Before she can say anything in reply, the door to the diner swings open, admits a crowd of young men and women just a few years older than Roslin. The door chimes are drowned in their noise: laughter and chatter, voices obviously louder than normal, some of them notably slurred or shrilled by alcohol. 

And in the midst of all of it, there's a pair of Tully-blue eyes that find Roslin's as though drawn by some inevitable force, and she feels her stomach drop like a leaden weight. _Edmure,_ his arms slung around the shoulders of two pretty women, his smile slipping when he sees Roslin notice. There's guilt in those eyes, and something like defiance, and a longing that pierces her straight through. 

Her breath catches in her throat, the gin catches up to her, and she feels the whole world spinning around her like a carousel of laughing voices and blue eyes. 

"What in..." 

Robb turns and she sees Edmure raise a hand in greeting, and if they don't get out of here right now, she's sure he'll be over here in another moment, likely bringing his friends along with him, and she doesn't think she can stand it. 

"Robb....?" Her voice comes out choked, and it catches him at once. He turns back to her with worry in his eyes that deepens to a frown when he sees the tears gathered up in her eyes. 

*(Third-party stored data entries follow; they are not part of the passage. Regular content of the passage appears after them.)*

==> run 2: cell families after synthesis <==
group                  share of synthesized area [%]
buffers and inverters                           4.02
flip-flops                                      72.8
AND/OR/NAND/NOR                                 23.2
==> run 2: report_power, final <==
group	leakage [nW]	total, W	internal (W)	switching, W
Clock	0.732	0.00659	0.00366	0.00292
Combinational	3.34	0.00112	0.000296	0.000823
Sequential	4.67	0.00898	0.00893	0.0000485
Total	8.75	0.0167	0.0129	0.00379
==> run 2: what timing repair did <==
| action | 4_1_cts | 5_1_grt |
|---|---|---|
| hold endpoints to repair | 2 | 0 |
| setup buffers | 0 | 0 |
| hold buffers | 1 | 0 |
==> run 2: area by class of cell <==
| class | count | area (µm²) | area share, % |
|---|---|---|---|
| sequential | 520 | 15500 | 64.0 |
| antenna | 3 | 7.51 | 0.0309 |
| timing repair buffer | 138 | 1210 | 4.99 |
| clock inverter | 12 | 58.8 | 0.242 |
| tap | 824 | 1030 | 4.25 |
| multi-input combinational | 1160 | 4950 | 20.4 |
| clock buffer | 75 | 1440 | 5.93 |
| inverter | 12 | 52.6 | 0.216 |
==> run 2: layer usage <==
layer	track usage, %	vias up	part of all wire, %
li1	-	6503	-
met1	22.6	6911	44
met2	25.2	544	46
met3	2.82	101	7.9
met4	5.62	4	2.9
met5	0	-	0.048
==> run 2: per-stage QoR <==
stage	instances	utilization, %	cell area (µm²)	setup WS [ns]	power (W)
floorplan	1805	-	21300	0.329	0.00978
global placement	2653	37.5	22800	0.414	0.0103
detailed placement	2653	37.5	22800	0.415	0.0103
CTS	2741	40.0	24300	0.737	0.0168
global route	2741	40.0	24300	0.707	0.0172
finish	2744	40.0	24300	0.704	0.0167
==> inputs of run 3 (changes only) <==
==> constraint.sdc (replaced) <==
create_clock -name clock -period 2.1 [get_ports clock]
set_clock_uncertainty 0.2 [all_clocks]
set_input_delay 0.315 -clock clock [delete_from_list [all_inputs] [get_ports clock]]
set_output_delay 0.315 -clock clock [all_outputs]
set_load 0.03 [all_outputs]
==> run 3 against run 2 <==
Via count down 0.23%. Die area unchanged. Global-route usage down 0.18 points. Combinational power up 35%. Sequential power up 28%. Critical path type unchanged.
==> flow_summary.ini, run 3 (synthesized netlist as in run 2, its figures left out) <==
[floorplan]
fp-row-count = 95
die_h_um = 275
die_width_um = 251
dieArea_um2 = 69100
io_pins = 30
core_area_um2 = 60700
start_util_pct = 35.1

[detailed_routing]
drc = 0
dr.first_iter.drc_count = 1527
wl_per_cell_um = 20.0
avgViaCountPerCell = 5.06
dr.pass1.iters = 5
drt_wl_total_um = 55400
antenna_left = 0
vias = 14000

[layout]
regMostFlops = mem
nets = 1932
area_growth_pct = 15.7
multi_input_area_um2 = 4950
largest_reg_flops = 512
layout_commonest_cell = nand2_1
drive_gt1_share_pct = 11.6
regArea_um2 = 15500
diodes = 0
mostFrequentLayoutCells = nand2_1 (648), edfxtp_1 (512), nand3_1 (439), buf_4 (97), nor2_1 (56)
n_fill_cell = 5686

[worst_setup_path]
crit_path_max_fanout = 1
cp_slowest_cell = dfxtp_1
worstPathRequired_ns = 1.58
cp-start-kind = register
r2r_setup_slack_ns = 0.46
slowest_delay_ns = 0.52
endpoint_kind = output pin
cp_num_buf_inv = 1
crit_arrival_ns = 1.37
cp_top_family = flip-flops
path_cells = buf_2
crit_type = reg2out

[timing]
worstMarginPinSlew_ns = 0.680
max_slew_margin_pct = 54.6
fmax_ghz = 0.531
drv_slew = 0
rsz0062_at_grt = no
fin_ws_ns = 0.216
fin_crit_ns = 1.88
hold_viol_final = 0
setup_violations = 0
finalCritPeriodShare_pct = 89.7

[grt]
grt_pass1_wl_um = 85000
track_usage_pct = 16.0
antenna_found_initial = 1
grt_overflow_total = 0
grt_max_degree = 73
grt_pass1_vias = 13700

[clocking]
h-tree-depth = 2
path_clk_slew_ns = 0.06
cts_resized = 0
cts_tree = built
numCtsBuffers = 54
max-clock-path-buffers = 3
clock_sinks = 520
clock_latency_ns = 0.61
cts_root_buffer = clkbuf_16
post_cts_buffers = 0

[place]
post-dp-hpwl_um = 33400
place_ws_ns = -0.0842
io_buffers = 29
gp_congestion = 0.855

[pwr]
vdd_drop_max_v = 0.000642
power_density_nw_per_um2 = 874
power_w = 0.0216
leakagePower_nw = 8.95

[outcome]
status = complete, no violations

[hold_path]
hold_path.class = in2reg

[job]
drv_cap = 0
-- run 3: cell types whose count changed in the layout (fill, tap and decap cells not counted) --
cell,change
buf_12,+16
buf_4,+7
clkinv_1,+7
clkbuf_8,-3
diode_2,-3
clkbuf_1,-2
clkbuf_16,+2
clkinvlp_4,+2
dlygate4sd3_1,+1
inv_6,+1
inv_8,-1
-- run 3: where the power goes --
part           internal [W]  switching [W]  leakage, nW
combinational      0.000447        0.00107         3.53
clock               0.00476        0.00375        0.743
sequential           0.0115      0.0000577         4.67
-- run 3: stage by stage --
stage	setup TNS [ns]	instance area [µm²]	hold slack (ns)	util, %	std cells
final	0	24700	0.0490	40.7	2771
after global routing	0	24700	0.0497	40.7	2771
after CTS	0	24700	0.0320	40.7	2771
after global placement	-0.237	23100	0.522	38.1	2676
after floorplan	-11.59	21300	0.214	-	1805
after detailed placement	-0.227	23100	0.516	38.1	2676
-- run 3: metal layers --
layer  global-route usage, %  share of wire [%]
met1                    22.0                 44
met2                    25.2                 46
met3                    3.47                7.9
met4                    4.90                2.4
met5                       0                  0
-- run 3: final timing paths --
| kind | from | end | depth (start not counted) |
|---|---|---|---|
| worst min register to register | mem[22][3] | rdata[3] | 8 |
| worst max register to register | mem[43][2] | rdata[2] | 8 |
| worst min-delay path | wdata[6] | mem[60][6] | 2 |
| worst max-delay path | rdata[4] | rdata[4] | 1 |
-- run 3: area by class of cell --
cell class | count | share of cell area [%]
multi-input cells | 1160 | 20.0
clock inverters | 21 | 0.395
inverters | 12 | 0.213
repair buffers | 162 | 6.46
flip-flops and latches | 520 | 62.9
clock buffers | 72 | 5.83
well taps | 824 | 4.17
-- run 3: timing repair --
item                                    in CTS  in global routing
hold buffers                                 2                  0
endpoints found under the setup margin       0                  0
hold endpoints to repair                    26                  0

"Roslin? What is it, what's wrong?" 

"I..." Edmure's still looking at her, she knows, stealing glances when he thinks she might be looking, but she's focused just on Robb. "I don't....feel so well. Can we go, now?" 

Robb's eyes search her face, and his hand lands on the feet still resting on his lap, gives her ankle a gentle squeeze. Whatever he's found in the expression of her face, he doesn't question or doubt it. Instead, he fishes out money from his wallet, drops it on the table and stands, holds out his hand for her as she slips her feet into her shoes and slips out of the booth. His arm comes around her shoulders, hand settles protectively around her upper arm as he leads them from the diner and out into the night. She keeps her head ducked down, eyes on her shoes as though afraid of tripping, until they're safely through the door. 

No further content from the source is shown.